Listed entries Block Start
--- design/flow/run.sh ---
#!/bin/bash
# OpenROAD 26Q1-2900-gdf79404cd8, Yosys 0.63+post, stock flow scripts
make -C /OpenROAD-flow-scripts/flow DESIGN_CONFIG=/design/flow/config.mk WORK_HOME=/design/flow/orfs finish
--- design/flow/config.mk ---
export PLATFORM = sky130hd
export DESIGN_NAME = lane_align
export DESIGN_NICKNAME = lane_align
export VERILOG_FILES = /design/flow/design.v
export SDC_FILE = /design/flow/constraint.sdc
export NUM_CORES = 4
export LEC_CHECK = 1
export CORE_AREA = 10 10 102 102
export DIE_AREA = 0 0 112 112
--- design/flow/constraint.sdc ---
current_design lane_align

set clk_period 2.2
set clk_io_pct 0.2

create_clock -name clk0 -period $clk_period [get_ports {sclk}]

set non_clock_inputs [all_inputs -no_clocks]
set_input_delay [expr $clk_period * $clk_io_pct] -clock clk0 $non_clock_inputs
set_output_delay [expr $clk_period * $clk_io_pct] -clock clk0 [all_outputs]
--- design/flow/design.v ---
module  lane_align(
        input                   sclk                    ,       
        input                   s_rst_n                 ,       
        input           [ 7:0]  lane0_byte_data         ,       
        input           [ 7:0]  lane1_byte_data         ,       
        input                   lane0_byte_vld          ,       
        input                   lane1_byte_vld          ,       
        output  reg     [15:0]  word_data               ,       
        output  reg             word_vld                ,       
        input                   packet_done             ,             
        output  reg             invalid_start                  
);
localparam      LANE0_FIRST     =       2'b01                   ;
localparam      LANE1_FIRST     =       2'b10                   ;
localparam      NONE_FIRST      =       2'b11                   ;
wire                            lane_vld_or                     ;       
reg                             lane_vld_or_r1                  ;       
wire                            lane_vld_or_pos                 ;       
reg                             lane_vld_or_pos_r1              ;       
reg     [ 7:0]                  lane0_byte_data_r1              ;       
reg     [ 7:0]                  lane1_byte_data_r1              ;       
reg                             lane0_byte_vld_r1               ;       
reg                             lane1_byte_vld_r1               ;       
reg     [ 1:0]                  tap                             ;       
wire                            lane_vld_and                    ;       
always  @(posedge sclk) begin
        lane0_byte_data_r1      <=      lane0_byte_data;
        lane1_byte_data_r1      <=      lane1_byte_data;
        lane0_byte_vld_r1       <=      lane0_byte_vld;
        lane1_byte_vld_r1       <=      lane1_byte_vld;
        lane_vld_or_pos_r1      <=      lane_vld_or_pos;
        lane_vld_or_r1          <=      lane_vld_or;
end
assign  lane_vld_or     =       lane0_byte_vld | lane1_byte_vld;
assign  lane_vld_or_pos =       lane_vld_or & (~lane_vld_or_r1);
assign  lane_vld_and    =       lane0_byte_vld & lane1_byte_vld;
always  @(posedge sclk or negedge s_rst_n) begin
        if(s_rst_n == 1'b0)
                tap     <=      NONE_FIRST;
        else if(lane_vld_or_pos == 1'b1)
                tap     <=      {lane1_byte_vld, lane0_byte_vld};
end
always  @(posedge sclk or negedge s_rst_n) begin
        if(s_rst_n == 1'b0)
                invalid_start   <=      1'b0;
        else if(lane_vld_or_pos_r1 == 1'b1 && lane_vld_and == 1'b0)
                invalid_start   <=      1'b1;
        else
                invalid_start   <=      1'b0;
end
always  @(posedge sclk or negedge s_rst_n) begin
        if(s_rst_n == 1'b0)
                word_vld        <=      1'b0;
        else if(packet_done == 1'b1)
                word_vld        <=      1'b0;
        else if(lane_vld_or_pos_r1 == 1'b1 && lane_vld_and == 1'b1)
                word_vld        <=      1'b1;
end
always  @(posedge sclk or negedge s_rst_n) begin
        if(s_rst_n == 1'b0) begin
                word_data       <=      16'h0;
        end
        else case(tap)
                LANE0_FIRST: begin
                        word_data       <=      {lane1_byte_data, lane0_byte_data_r1};                  
                end
                LANE1_FIRST: begin
                        word_data       <=      {lane1_byte_data_r1, lane0_byte_data};                  
                end
                NONE_FIRST: begin
                        word_data       <=      {lane1_byte_data_r1, lane0_byte_data_r1};                  
                end
                default: begin
                        word_data       <=      {lane1_byte_data_r1, lane0_byte_data_r1};                  
                end
        endcase
end
endmodule
==> results.py <==
# Physical implementation metrics
metrics = {
    "run_status": {
        "status": "finished, final reports clean",
    },
    "flow_run": {
        "tool_warnings": 26,
        "cap_violations": 0,
    },
    "routing": {
        "dr.pass1.iters": 4,
        "drt_iter0_drc": 24,
        "ant_nets": 0,
        "diodes": 0,
        "vias": 693,
        "via_per_inst": 3.11,
        "drcViolationCount": 0,
        "wire_per_inst_microns": 11.8,
        "drt_wl_total_microns": 2620,
    },
    "final_timing": {
        "slew_headroom_pct": 58.4,
        "finalSetupViolations": 0,
        "skew_ns": 0.00651,
        "period_needed_ns": 1.73,
        "hold_viol": 0,
        "worst_pin_slew_ns": 0.623,
        "min_period_over_period_pct": 78.8,
        "fmax_mhz": 577,
        "slew_violations": 0,
        "rsz0062_at_grt": "no",
        "setup_tns_ns": 0,
    },
    "clocking": {
        "cts_sinks": 38,
        "root_buffer": "clkbuf_8",
        "tritoncts": "built",
        "clk_latency_ns": 0.28,
        "cts_hold_buf": 0,
        "post_cts_resized": 0,
        "postCtsSetupRepairBufs": 0,
        "h-tree-depth": 2,
        "cts_made_buffers": 5,
        "path_clk_slew_ns": 0.07,
        "clock_path_buffers": 2,
    },
    "global_route": {
        "antenna_found_initial": 0,
        "grt_first_pass_wirelength_microns": 4190,
        "grt_max_degree": 13,
        "grt_pass1_vias": 747,
        "grt_usage_pct": 4.16,
        "grt.overflow.total": 0,
    },
    "finish": {
        "fill_cells": 843,
        "mi_logic_area_sq_um": 245,
        "post_route_cells_drive_above_1_share_pct": 10.2,
        "regArea_sq_um": 863,
        "fin_cells": 223,
        "area_delta_synth_final_pct": 54.8,
    },
    "power_and_ir_drop": {
        "p_per_area_mw_per_mm2": 1040,
        "p_comb_share_pct": 16.9,
        "leakage_uw": 0.000753,
        "p_clk_share_pct": 38.9,
        "switching_power_uw": 359,
        "seqPwrFrac_pct": 44.3,
        "p_sw_share_pct": 19.5,
        "peakVddDrop_uv": 240,
        "power.internal_uw": 1480,
    },
    "yosys": {
        "yosys_warnings": 1,
        "ys_cells": 75,
        "syn_inst": 75,
        "netlist_area_sq_mm": 0.00115,
        "ys_types": 17,
        "ys_area_sq_mm": 0.00115,
        "avgSynthCellArea_sq_um": 15.3,
        "synth_seq_share_pct": 75.2,
        "ys.flops": 38,
    },
    "worst_setup_path": {
        "path_cells": "inv_1 -> ha_1 -> nor2b_1 -> a22o_1",
        "r2r_slack_ns": 0.47,
        "reg2reg_depth": 4,
        "critical_path_arrival_ns": 1.95,
        "start_kind": "flop",
        "r2r-start": "tap[0]",
        "cp_slowest_cell": "dfstp_2",
        "max_stage_delay_ns": 0.55,
        "reg2reg_to": "word_data[11]",
        "required_ns": 2.42,
        "crit_type": "reg -> reg",
        "critPathMaxFanout": 8,
        "critPathCaptureType": "flop",
    },
    "die": {
        "dieArea_sq_mm": 0.0125,
        "rows": 33,
        "die_y_microns": 112,
        "fp.coreArea_sq_mm": 0.00822,
        "ios": 39,
        "die_w_microns": 112,
        "fp_util_pct": 14.0,
    },
    "placed_design": {
        "dpl.hpwl_microns": 2040,
        "routabilityCongestion": 0.709,
        "placedCellCount": 215,
        "portBuffers": 38,
    },
    "min_path": {
        "holdPathEnd": "lane_vld_or_pos_r1",
        "whs_path_depth": 1,
        "hp-start": "lane_vld_or_r1",
        "min-delay-path-class": "reg -> reg",
    },
}
cells in the final DEF (no fill, tap or decap), drive strengths merged:
cell	netlist	final
a21boi	1	1
bufinv	0	2
nor2b	4	4
buf	4	1
dfstp	2	2
nor2	1	1
dfxtp	18	18
inv	2	2
clkbuf	0	6
nand2b	1	1
dfrtp	18	18
a21o	1	1
or2	3	3
clkdlybuf4s50	0	38
a31oi	1	1
o21ai	1	1
a22o	16	16
ha	2	2
kinds of logic (layout without fill, tap and decap cells):
group | after synthesis | count (layout) | share of synthesized area, %
flip-flops | 38 | 38 | 75.2
AND-OR/OR-AND | 20 | 20 | 14.5
AND/OR/NAND/NOR | 9 | 9 | 4.68
buffers and inverters | 6 | 49 | 3.49
adder cells (fa/ha/maj) | 2 | 2 | 2.18
metal layers:
| metal | GRT usage, % | vias up | share of wire, % |
|---|---|---|---|
| li1 | - | 340 | - |
| met1 | 5.17 | 322 | 41 |
| met2 | 6.33 | 25 | 47 |
| met3 | 2.28 | 6 | 10 |
| met4 | 0.677 | 0 | 1.8 |
| met5 | 0 | - | 0 |
layout make-up:
cell class	count	share of cell area, %
Sequential cell	38	48.6
Timing Repair Buffer	39	21.8
Multi-Input combinational cell	31	13.8
Tap cell	105	7.39
Clock buffer	6	4.64
Clock inverter	2	3.38
Inverter	2	0.422
how the worst max path moves through the flow:
stage	to	start	cells past startpoint	slack [ns]
final	word_data[11]	tap[0]	4	0.47
after global routing	word_data[8]	tap[0]	4	0.27
after CTS	word_data[11]	tap[0]	4	0.39
critical path: cells and delay by family, from the launching register on:
kind | cells | cell delay, ns
flip-flops | 1 | 0.55
adder cells (fa/ha/maj) | 1 | 0.32
AND/OR/NAND/NOR | 1 | 0.51
AND-OR/OR-AND | 1 | 0.24
buffers and inverters | 1 | 0.04
power groups by stage:
| stage | Combinational [uW] | Clock [uW] | Sequential (uW) |
|---|---|---|---|
| 4_1_cts | 326 | 735 | 818 |
| 5_1_grt | 349 | 770 | 824 |
| 6_report | 311 | 716 | 816 |
cells in the mapped netlist (all sizes together):
| library cell | instances | area (sq um) |
|---|---|---|
| or2 | 3 | 18.8 |
| a21o | 1 | 7.51 |
| nor2 | 1 | 3.75 |
| dfxtp | 18 | 360 |
| o21ai | 1 | 5.00 |
| a22o | 16 | 140 |
| ha | 2 | 25.0 |
| inv | 2 | 7.51 |
| dfstp | 2 | 52.6 |
| nor2b | 4 | 25.0 |
| dfrtp | 18 | 450 |
| a31oi | 1 | 6.26 |
| a21boi | 1 | 7.51 |
| buf | 4 | 32.5 |
| nand2b | 1 | 6.26 |
stage by stage:
| step | instance area, sq um | utilization, % | power (uW) | worst slack [ns] | hold slack [ns] |
|---|---|---|---|---|---|
| 4_1_cts | 1780 | 21.6 | 1880 | 0.393 | 0.437 |
| 3_5_place_dp | 1640 | 19.9 | 1150 | 0.415 | 0.426 |
| 2_1_floorplan | 1150 | - | 952 | 0.689 | 0.144 |
| 3_3_place_gp | 1640 | 19.9 | 1150 | 0.417 | 0.429 |
| 5_1_grt | 1780 | 21.6 | 1940 | 0.270 | 0.455 |
| 6_report | 1780 | 21.6 | 1840 | 0.466 | 0.436 |
sequential cells by signal (all words and copies together), names as in the netlist:
register and cells:
invalid_start 1, lane0_byte_data_r1 8, lane1_byte_data_r1 8, lane_vld_or_pos_r1 1
lane_vld_or_r1 1, tap 2, word_data 16, word_vld 1
Power and IR drop assume default switching activity.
Listed entries Block End
## Task item
Wherever the string "expr" occurs in the records, copy the line it is in.

## Task solution
set_input_delay [expr $clk_period * $clk_io_pct] -clock clk0 $non_clock_inputs
set_output_delay [expr $clk_period * $clk_io_pct] -clock clk0 [all_outputs]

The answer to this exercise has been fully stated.